Women with incurable cancer often hold back at meetings because they don't want to depress or frighten other women who are newly diagnosed, Corneliussen-James said. Some groups have gone further, she said, asking late-stage breast cancer patients not to attend their meetings.
She said the Breast Center at the Annapolis hospital assigned her a mentor and gave her a gift bag of information when she was diagnosed with stage III breast cancer in 2004. After a lumpectomy, chemotherapy and radiation, she went into remission. When she was diagnosed with stage IV breast cancer in 2006, there was no mentor or bag waiting for her.

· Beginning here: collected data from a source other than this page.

This design comes from an exercise in tuning for small area, a short achievable clock period and few clock cycles per item on the open sky130 flow, not from production work. The RTL was checked by simulation tests, not by an equivalence proof against the original design. Power figures rest on the tool's default switching activity, not on a simulated workload.

## job 4891
==> flow/design.v <==
package cag_pkg;
  localparam int unsigned LINE_W    = 64;
  localparam int unsigned CNT_REG_W = 13;
  localparam int unsigned LEN_REG_W = 7;
  localparam int unsigned NUM_W     = 12;
  localparam int unsigned ADDR_W    = 3;
  localparam int unsigned DATA_W    = 32;
  localparam int unsigned MIN_LINES = 6;
  localparam int unsigned MAX_LINES = 4096;
  localparam int unsigned MIN_LEN   = 6;
endpackage
module cag_cell (
  input  logic [2:0] col_s_i,    
  input  logic [2:0] col_c_i,    
  output logic       maj_o
);
  logic k_ge2, k_all, k_any;
  assign k_ge2 = (col_c_i[0] & col_c_i[1]) | (col_c_i[0] & col_c_i[2]) | (col_c_i[1] & col_c_i[2]);
  assign k_all = &col_c_i;
  assign k_any = |col_c_i;
  assign maj_o = (k_ge2 & (|col_s_i)) | k_all | (k_any & (&col_s_i));
endmodule
module cag_row (
  input  logic [cag_pkg::LINE_W-1:0] above_i,
  input  logic [cag_pkg::LINE_W-1:0] cur_i,
  input  logic [cag_pkg::LINE_W-1:0] below_i,
  output logic [cag_pkg::LINE_W-1:0] maj_o
);
  logic [cag_pkg::LINE_W-1:0] col_s, col_c;
  for (genvar y = 0; y < cag_pkg::LINE_W; y++) begin : g_col
    assign {col_c[y], col_s[y]} = 2'(above_i[y]) + 2'(cur_i[y]) + 2'(below_i[y]);
  end
  for (genvar y = 0; y < cag_pkg::LINE_W; y++) begin : g_lane
    if (y >= 3 && y <= cag_pkg::LINE_W - 3) begin : g_cell
      cag_cell u_cell (
        .col_s_i (col_s[y+1:y-1]),
        .col_c_i (col_c[y+1:y-1]),
        .maj_o   (maj_o[y])
      );
    end else begin : g_none
      assign maj_o[y] = 1'b0;
    end
  end
endmodule
Context: an optimization exercise on an open-source flow, tuned for small area. The choices shown serve that exercise and are no tape-out recipe. In this exercise RTL edits were held to simulation tests only and were not proved equivalent to the original. No activity file was given, so power comes from the tool's default toggle rates.

## alpha
Design branch_predictor, start of the top module:
module branch_predictor (
    input  logic                clk,
    input  logic                rstn,
    input  logic [31:0]         pc_IF,
    output logic                predict_IF,
    output logic [31:0]         pred_target_IF,
    input  logic                record_we,
    input  logic [4:0]          record_pc,
    input  logic [24:0]         record_tag,
    input  logic                record_data,
    input  logic [31:0]         record_target
);
clock: 8.0 ns
lec_check: 0
cap_margin: 20
core_margin: 2
core_utilization: 72
setup_slack_margin: 0.3
slew_margin: 20
synth_hierarchical: 1
synth_minimum_keep_size: 0
standard.sh (not shown) runs the stock make flow with config.mk's settings and CLKGATE_MAP_FILE= SYNTH_SCRIPT=/design/flow/synth_recipe.tcl, a recipe that flattens the netlist after the stock synthesis.
==> flow/flow/run.sh <==
#!/bin/bash
# The standard layout (standard.sh), with these ORFS variables changed:
#  - ABC_LOAD_IN_FF: synthesis sizes gates for a 2 fF load instead of 5 fF;
#  - CTS_ARGS: sink clusters of up to 18 flip-flops, clkbuf_4/clkbuf_8 only, no dummy loads;
#  - BUFFER_PORTS_ARGS: every port still gets a buffer, a plain buf_2;
#  - SKIP_GATE_CLONING: timing repair sizes and buffers but does not clone gates.
# The whole make output goes to standard_flow.log; ORFS's per-step logs are under orfs/logs.
set -euo pipefail
bash standard.sh \
  ABC_LOAD_IN_FF=2 \
  "CTS_ARGS=-sink_clustering_enable -repair_clock_nets -dont_use_dummy_load -sink_clustering_size 18 -sink_clustering_max_diameter 60 -buf_list {sky130_fd_sc_hd__clkbuf_4 sky130_fd_sc_hd__clkbuf_8}" \
  "BUFFER_PORTS_ARGS=-buffer_cell sky130_fd_sc_hd__buf_2" \
  SKIP_GATE_CLONING=1 \
  finish > standard_flow.log 2>&1
> inputs changed (alpha -> beta)
==> flow/flow/run.sh <==
#!/bin/bash
# The standard layout (standard.sh), with these ORFS variables changed:
#  - ABC_LOAD_IN_FF: synthesis sizes gates for a 2 fF load instead of 5 fF;
#  - CTS_ARGS: sink clusters of up to 16 flip-flops, clkbuf_4/clkbuf_8 only, no dummy loads;
#  - BUFFER_PORTS_ARGS: every port still gets a buffer, a plain buf_2;
#  - SKIP_GATE_CLONING: timing repair sizes and buffers but does not clone gates.
# The whole make output goes to standard_flow.log; ORFS's per-step logs are under orfs/logs.
set -euo pipefail
bash standard.sh \
  ABC_LOAD_IN_FF=2 \
  "CTS_ARGS=-sink_clustering_enable -repair_clock_nets -dont_use_dummy_load -sink_clustering_size 16 -sink_clustering_max_diameter 60 -buf_list {sky130_fd_sc_hd__clkbuf_4 sky130_fd_sc_hd__clkbuf_8}" \
  "BUFFER_PORTS_ARGS=-buffer_cell sky130_fd_sc_hd__buf_2" \
  SKIP_GATE_CLONING=1 \
  finish > standard_flow.log 2>&1
--- a/flow/config.mk
+++ b/flow/config.mk
@@ -6,9 +6,9 @@
 export NUM_CORES = 4
 export LEC_CHECK = 0
-export CAP_MARGIN = 20
+export CAP_MARGIN = 10
 export CORE_MARGIN = 2
 export CORE_UTILIZATION = 72
 export SETUP_SLACK_MARGIN = 0.3
-export SLEW_MARGIN = 20
+export SLEW_MARGIN = 10
 export SYNTH_HIERARCHICAL = 1
 export SYNTH_MINIMUM_KEEP_SIZE = 0
## What came out
- Between alpha and beta, the worst setup slack is lower for beta.
- There was hardly any difference in via count between beta and alpha.
- beta ended up with a higher clock period minus worst slack than alpha did.
- Looking at alpha and beta, the utilization is a wash.
- Taking alpha as the reference, in beta hold slack held steady; relative slew slack grew by 3.5 points; clock latency reported for the late side of the worst-skew pair went down by 0.02 ns.
Source: an optimization exercise on an open RTL-to-GDS flow (aim: small area). Production flows keep margins and buffers that such runs may drop.
In this exercise RTL edits were held to simulation tests only and were not proved equivalent to the original.
Power figures rest on the tool's default switching activity, not on a simulated workload.

**config.mk**
```make
export PLATFORM = sky130hd
export DESIGN_NAME = register_file
export DESIGN_NICKNAME = register_file
export VERILOG_FILES = /design/flow/design.v
export SDC_FILE = /design/flow/constraint.sdc
export NUM_CORES = 4
export LEC_CHECK = 0
export CAP_MARGIN = 20
export CORE_MARGIN = 2
export CORE_UTILIZATION = 55
export PLACE_DENSITY = 0.65
export SETUP_SLACK_MARGIN = 0.3
export SLEW_MARGIN = 20
export SYNTH_HIERARCHICAL = 1
```
**constraint.sdc**
```tcl
create_clock -name core_clock -period 6.5 [get_ports {clk}]
set_input_delay 1.3000 -clock core_clock [delete_from_list [all_inputs] [get_ports {clk}]]
set_output_delay 1.3000 -clock core_clock [all_outputs]
set_load 0.01 [all_outputs]
```
This design comes from an exercise in tuning for small area, a short achievable clock period and few clock cycles on the open sky130 flow, not from production work.
No activity file was given, so power comes from the tool's default toggle rates.

Setup of red:
Design link_framer_top, start of the top module:
module link_framer_top (
  input  logic       aclk,
  input  logic       aresetn,
  input  logic       in_tvalid,
  output logic       in_tready,
  input  logic [7:0] in_tdata,
  input  logic       in_tlast,
  output logic       out_tvalid,
  input  logic       out_tready,
  output logic [7:0] out_tdata,
  output logic       out_tlast
);
clock: 4.5 ns
lec_check: 0
cap_margin: 20
core_area: 3 3 39 39
cts_buf_list: sky130_fd_sc_hd__clkbuf_1
die_area: 0 0 42 42
setup_slack_margin: 2.0
slew_margin: 20
synth_hierarchical: 1
synth_minimum_keep_size: 0
standard.sh (not shown) runs the stock make flow with config.mk's settings and CLKGATE_MAP_FILE= SYNTH_SCRIPT=/design/flow/synth_recipe.tcl, a recipe that flattens the netlist after the stock synthesis.
==> flow/flow/run.sh <==
#!/bin/bash
# The standard layout (the standard.sh) with extra ORFS settings:
# BUFFER_PORTS_ARGS="-buffer_cell sky130_fd_sc_hd__buf_1" RECOVER_POWER=100
# make's full output goes to standard.log; each ORFS step keeps its own log under orfs/logs.
set -euo pipefail
bash standard.sh BUFFER_PORTS_ARGS="-buffer_cell sky130_fd_sc_hd__buf_1" RECOVER_POWER=100 finish > standard.log 2>&1
red finished all stages; the layout is clean.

Stage IV cancer patients understandably don't have mentors.
"It really jumped out at me," Corneliussen-James said.
The Breast Center was unaware that its late-stage patients needed a specialized support group until Corneliussen-James brought it up, said Barbara Easterling, a registered nurse and executive director of the Breast Center. Easterling said that metastatic breast cancer patients often fall through the cracks because they no longer are dealing with just cancer in the breast. Many times, those patients are seeking out specialists at other medical centers.
"They are kind of out there, without direction," Easterling said.

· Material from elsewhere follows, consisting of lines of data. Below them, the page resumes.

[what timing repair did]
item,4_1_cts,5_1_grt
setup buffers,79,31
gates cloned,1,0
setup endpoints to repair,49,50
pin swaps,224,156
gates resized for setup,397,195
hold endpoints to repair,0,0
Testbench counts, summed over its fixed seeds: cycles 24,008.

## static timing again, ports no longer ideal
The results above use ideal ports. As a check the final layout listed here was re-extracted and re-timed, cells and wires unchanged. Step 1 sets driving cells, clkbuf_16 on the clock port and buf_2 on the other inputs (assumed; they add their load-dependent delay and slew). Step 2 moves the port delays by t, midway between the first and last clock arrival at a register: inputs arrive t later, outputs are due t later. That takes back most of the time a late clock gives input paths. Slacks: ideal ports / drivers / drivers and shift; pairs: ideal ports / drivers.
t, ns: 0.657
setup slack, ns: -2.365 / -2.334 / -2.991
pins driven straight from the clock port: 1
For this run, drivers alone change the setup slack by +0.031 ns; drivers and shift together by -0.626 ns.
This design comes from an exercise in tuning for small area and a short achievable clock period on the open sky130 flow, not from production work. Where RTL was checked, it was by simulation tests only, not by an equivalence proof against the original. Power figures rest on the tool's default switching activity, not on a simulated workload.

==> xenon: inputs <==
## mips_exec_stage
module mips_exec_stage
#(
  parameter logic [31:0] EXCEPT_VEC = 32'h8000_0000
)
(
  input  logic                  clk,
  input  logic                  rst_n,
  input  logic                  instr_valid,
  input  logic [WORD_W-1:0]     instr,
  input  logic [WORD_W-1:0]     rs_data,
  input  logic [WORD_W-1:0]     rt_data,
  input  logic [PC_W-1:0]       pc_crnt,
  input  logic [PC_W-1:0]       pc_next,
  input  logic                  cause_bd,
  input  logic                  exl,
  output logic                  greg_wen,
  output logic [REG_ADDR_W-1:0] greg_waddr,
  output logic [WORD_W-1:0]     greg_wdata,
  output logic                  pcreg_wen,
  output logic [PC_W-1:0]       pcreg_wdata,
  output logic                  exception,
  output logic                  cause_wen,
  output logic [3:0]            cause_excode,
  output logic                  epc_wen,
  output logic [WORD_W-1:0]     epc_data
);
==> flow/config.mk <==
export PLATFORM = sky130hd
export DESIGN_NAME = mips_exec_stage
export DESIGN_NICKNAME = mips_exec_stage
export VERILOG_FILES = /design/flow/design.v
export SDC_FILE = /design/flow/constraint.sdc
export NUM_CORES = 4
export LEC_CHECK = 0
export CAP_MARGIN = 20
export CORE_MARGIN = 2
export CORE_UTILIZATION = 25
export SETUP_SLACK_MARGIN = 2.5
export SLEW_MARGIN = 20
export BUFFER_PORTS_ARGS = -buffer_cell sky130_fd_sc_hd__buf_1
==> flow/constraint.sdc <==
create_clock -name core_clock -period 8.0 [get_ports {clk}]
set_input_delay 1.6000 -clock core_clock [delete_from_list [all_inputs] [get_ports {clk}]]
set_output_delay 1.6000 -clock core_clock [all_outputs]
set_load 0.01 [all_outputs]
standard.sh (not shown) runs the stock make flow with config.mk's settings and CLKGATE_MAP_FILE= SYNTH_SCRIPT=/design/flow/synth_recipe.tcl, a recipe that flattens the netlist after the stock synthesis.
==> flow/flow/run.sh <==
#!/bin/bash
set -e
echo "export BUFFER_PORTS_ARGS = -buffer_cell sky130_fd_sc_hd__buf_1" >> config.mk
export BUFFER_PORTS_ARGS="-buffer_cell sky130_fd_sc_hd__buf_1"
bash standard.sh > standard.log 2>&1
==> juniper: changes against xenon <==
--- a/flow/design.v
+++ b/flow/design.v
@@ -122,17 +122,17 @@
       reserved = 1'b1;
     else if (op[3:0] == 4'b0000)
       reserved = ~fn_ok;
     else if (op[3:0] == 4'b0001)
       reserved = (f_rt[4:1] != 4'b0000);
   end
   assign imm_op   = i_t;
   assign imm_sext = ~op[2];
-  assign sub      = (r_t & fn[5] & fn[1] & ~fn[2]) | (i_t & ~op[2] & op[1]);
+  assign sub      = i_t ? op[1] : (fn[1] & ~op[2]);
   assign sh_var   = fn[2];
   assign sh_left  = ~fn[1];
   assign sh_arith = fn[0];
   assign lop      = i_t ? op[1:0] : fn[1:0];
   assign sel_sum   = (r_t & fn[5] & ~fn[3] & ~fn[2]) | (i_t & ~op[2] & ~op[1]);
   assign sel_logic = (r_t & fn[5] & ~fn[3] & fn[2]) | (i_t & op[2] & ~(op[1] & op[0]));
   assign sel_less  = (r_t & fn[5] & fn[3]) | (i_t & ~op[2] & op[1]);
   assign less_uns  = i_t ? op[0] : fn[0];
@@ -209,22 +209,25 @@
   );
   assign c[N:1] = gc;
   assign c[0] = sub;
   assign sum  = p ^ c[N-1:0];
   assign overflow = c[N-1] ^ c[N];
   assign less  = less_uns ? ~c[N] : (p[N-1] ^ c[N]);
   assign equal = ~|p;
   logic lg_g;
-  logic lg_p;
+  logic lg_o;
+  logic lg_x;
   logic lg_n;
-  assign lg_g = sel_logic & ~lop[1];
-  assign lg_p = sel_logic & (lop[1] ^ lop[0]);
-  assign lg_n = sel_logic & lop[1] & lop[0];
-  assign logic_r = ({N{lg_g}} & g) | ({N{lg_p}} & p) | ({N{lg_n}} & ~(p | g));
+  assign lg_g = sel_logic & (lop == 2'b00);
+  assign lg_o = sel_logic & (lop == 2'b01);
+  assign lg_x = sel_logic & (lop == 2'b10);
+  assign lg_n = sel_logic & (lop == 2'b11);
+  assign logic_r = ({N{lg_g}} & g) | ({N{lg_o}} & (p | g)) | ({N{lg_x}} & ~p)
+                 | ({N{lg_n}} & ~(a | b));
   logic [4:0]   shamt;
   logic [N-1:0] sh_in;
   logic [N-1:0] sh_out;
   logic         fill;
   assign shamt = sh_var ? rs_data[4:0] : sa;
   assign fill  = sh_arith & rt_data[N-1];
   always_comb
   begin
@@ -255,17 +258,17 @@
   parameter int W    = 32,
   parameter int ARCH = 0    
 )
 (
   input  logic [W-1:0] g,
   input  logic [W-1:0] p,
   output logic [W-1:0] gc
 );
-  localparam int LG = $clog2(W);
+  localparam int LG = (W <= 2) ? 1 : (W <= 4) ? 2 : (W <= 8) ? 3 : (W <= 16) ? 4 : (W <= 32) ? 5 : 6;
   generate
     if (ARCH == 3)
     begin : g_rip
       logic [W-1:0] r;
       assign r[0] = g[0];
       for (genvar i = 1; i < W; i++)
       begin : g_bit
         assign r[i] = g[i] | (p[i] & r[i-1]);
@@ -402,17 +405,17 @@
                 : tgt_j  ? {pc_crnt[PC_W-1:PC_W-4], jump_index}
                 :          bta;
   assign pc_wdata = br_target ? target : PC_W'(32'h2000_0000);
 endmodule
 `timescale 1ns/1ns
 import mips_pkg::*;
 module mips_commit
 #(
-  parameter bit MERGE_EPC = 1'b0
+  parameter bit MERGE_EPC = 1'b1
 )
 (
   input  logic                  clk,
   input  logic                  rst_n,
   input  logic                  instr_valid,
   input  logic                  writes_reg,
   input  logic [REG_ADDR_W-1:0] waddr,
   input  logic                  checks_ov,
Settings changed: CORE_UTILIZATION 25 to 50, PLACE_DENSITY set to 0.75, SETUP_SLACK_MARGIN 2.5 to 3.0.
==> sierra: changes against xenon <==
--- a/flow/design.v
+++ b/flow/design.v
@@ -122,28 +122,28 @@
       reserved = 1'b1;
     else if (op[3:0] == 4'b0000)
       reserved = ~fn_ok;
     else if (op[3:0] == 4'b0001)
       reserved = (f_rt[4:1] != 4'b0000);
   end
   assign imm_op   = i_t;
   assign imm_sext = ~op[2];
-  assign sub      = (r_t & fn[5] & fn[1] & ~fn[2]) | (i_t & ~op[2] & op[1]);
+  assign sub      = i_t ? op[1] : (fn[1] & ~op[2]);
   assign sh_var   = fn[2];
   assign sh_left  = ~fn[1];
   assign sh_arith = fn[0];
   assign lop      = i_t ? op[1:0] : fn[1:0];
-  assign sel_sum   = (r_t & fn[5] & ~fn[3] & ~fn[2]) | (i_t & ~op[2] & ~op[1]);
-  assign sel_logic = (r_t & fn[5] & ~fn[3] & fn[2]) | (i_t & op[2] & ~(op[1] & op[0]));
-  assign sel_less  = (r_t & fn[5] & fn[3]) | (i_t & ~op[2] & op[1]);
+  assign sel_sum   = i_t ? (~op[2] & ~op[1]) : (fn[5] & ~fn[3] & ~fn[2]);
+  assign sel_logic = i_t ? (op[2] & ~(op[1] & op[0])) : (fn[5] & fn[2]);
+  assign sel_less  = i_t ? (~op[2] & op[1]) : (fn[5] & fn[3]);
   assign less_uns  = i_t ? op[0] : fn[0];
-  assign sel_sll   = r_t & ~fn[5] & ~fn[3] & ~fn[1];
-  assign sel_sr    = r_t & ~fn[5] & ~fn[3] & fn[1];
-  assign sel_lui   = i_t & (op[2:0] == 3'b111);
+  assign sel_sll   = ~i_t & ~fn[5] & ~fn[1];
+  assign sel_sr    = ~i_t & ~fn[5] & fn[1];
+  assign sel_lui   = i_t & op[2] & op[1] & op[0];
   assign sel_link  = (r_t & ~fn[5] & fn[3]) | jal;
   assign br_r      = r_t & ~fn[5] & fn[3];
   assign br_regimm = (op[3:0] == 4'b0001);
   assign br_j      = (op[3:1] == 3'b001);
   assign br_eq     = (op[3:1] == 3'b010);
   assign br_lez    = (op[3:1] == 3'b011);
   assign br_inv    = br_regimm ? f_rt[0] : op[0];
   assign br_target = (op[5:3] == 3'b000) &
@@ -209,22 +209,25 @@
   );
   assign c[N:1] = gc;
   assign c[0] = sub;
   assign sum  = p ^ c[N-1:0];
   assign overflow = c[N-1] ^ c[N];
   assign less  = less_uns ? ~c[N] : (p[N-1] ^ c[N]);
   assign equal = ~|p;
   logic lg_g;
-  logic lg_p;
+  logic lg_o;
+  logic lg_x;
   logic lg_n;
-  assign lg_g = sel_logic & ~lop[1];
-  assign lg_p = sel_logic & (lop[1] ^ lop[0]);
-  assign lg_n = sel_logic & lop[1] & lop[0];
-  assign logic_r = ({N{lg_g}} & g) | ({N{lg_p}} & p) | ({N{lg_n}} & ~(p | g));
+  assign lg_g = sel_logic & (lop == 2'b00);
+  assign lg_o = sel_logic & (lop == 2'b01);
+  assign lg_x = sel_logic & (lop == 2'b10);
+  assign lg_n = sel_logic & (lop == 2'b11);
+  assign logic_r = ({N{lg_g}} & g) | ({N{lg_o}} & (p | g)) | ({N{lg_x}} & ~p)
+                 | ({N{lg_n}} & ~(a | b));
   logic [4:0]   shamt;
   logic [N-1:0] sh_in;
   logic [N-1:0] sh_out;
   logic         fill;
   assign shamt = sh_var ? rs_data[4:0] : sa;
   assign fill  = sh_arith & rt_data[N-1];
   always_comb
   begin
@@ -255,17 +258,17 @@
   parameter int W    = 32,
   parameter int ARCH = 0    
 )
 (
   input  logic [W-1:0] g,
   input  logic [W-1:0] p,
   output logic [W-1:0] gc
 );
-  localparam int LG = $clog2(W);
+  localparam int LG = (W <= 2) ? 1 : (W <= 4) ? 2 : (W <= 8) ? 3 : (W <= 16) ? 4 : (W <= 32) ? 5 : 6;
   generate
     if (ARCH == 3)
     begin : g_rip
       logic [W-1:0] r;
       assign r[0] = g[0];
       for (genvar i = 1; i < W; i++)
       begin : g_bit
         assign r[i] = g[i] | (p[i] & r[i-1]);
@@ -402,17 +405,17 @@
                 : tgt_j  ? {pc_crnt[PC_W-1:PC_W-4], jump_index}
                 :          bta;
   assign pc_wdata = br_target ? target : PC_W'(32'h2000_0000);
 endmodule
 `timescale 1ns/1ns
 import mips_pkg::*;
 module mips_commit
 #(
-  parameter bit MERGE_EPC = 1'b0
+  parameter bit MERGE_EPC = 1'b1
 )
 (
   input  logic                  clk,
   input  logic                  rst_n,
   input  logic                  instr_valid,
   input  logic                  writes_reg,
   input  logic [REG_ADDR_W-1:0] waddr,
   input  logic                  checks_ov,
Settings changed: ABC_AREA set to 1, CORE_UTILIZATION 25 to 50, PLACE_DENSITY set to 0.75, SETUP_SLACK_MARGIN 2.5 to 3.0.
==> notes <==
The highest sequential power belongs to xenon, the lowest to juniper. In juniper the combinational power is larger than in xenon, by about 10%. Power, lowest first: juniper, sierra, xenon. sierra went through all stages and came out clean. xenon produced a clean layout. juniper produced a clean layout. Clock power, lowest first: juniper, xenon, sierra.
The RTL of xenon was laid out without a check of its function.

port drivers added, routing unchanged:
No port has a modelled driver above. Below, the same layouts with a new extraction and two added sets of constraints. Step 1 sets driving cells, clkbuf_16 on the clock port and buf_2 on the other inputs (assumed; they add their load-dependent delay and slew). Step 2 also shifts input and output timing later by t, the mid clock arrival at the registers, as if the neighbouring blocks saw the same clock. Three values: ideal ports, drivers, drivers and shift; two values: the first two.
run	shift t [ns]	setup slack, ns	hold slack, ns	pins driven straight from the clock port
xenon	0.436	2.501 / 2.527 / 2.091	1.434 / 1.433 / 1.869	1
juniper	0.401	2.983 / 2.985 / 2.584	1.463 / 1.442 / 1.843	1
sierra	0.398	3.070 / 3.091 / 2.693	1.391 / 1.370 / 1.768	1
After both steps setup and hold are still met in every run listed. For xenon, which loses most, drivers alone change the setup slack by +0.026 ns; drivers and shift together by -0.410 ns.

Easterling said the center is happy that it can now steer late-stage breast cancer patients toward Compass. The medical center has given Corneliussen-James her own direct line, and she handles all the group's donations.
While the group shares information on research and treatments, members try to focus on getting together for coffee, shopping and sightseeing trips. Next week, they are planning to take a trolley through Annapolis.
"We're not a morbid bunch of women by any stretch," said Avis Halberstadt, a Compass member who lives in Annapolis. "We get together, and we laugh, we talk."
Rhonda Rhodes, 50, was diagnosed with stage IV breast cancer in February when doctors found her breast cancer had returned and spread to her brain, lungs, chest wall and kidneys. Now in her second round of chemotherapy, she looks forward to sharing tips and research with other Compass members. They help her cope with maintaining her job and a household that includes two young children.
"It's not a group that feels sorry for itself," Rhodes said. "We seize the day."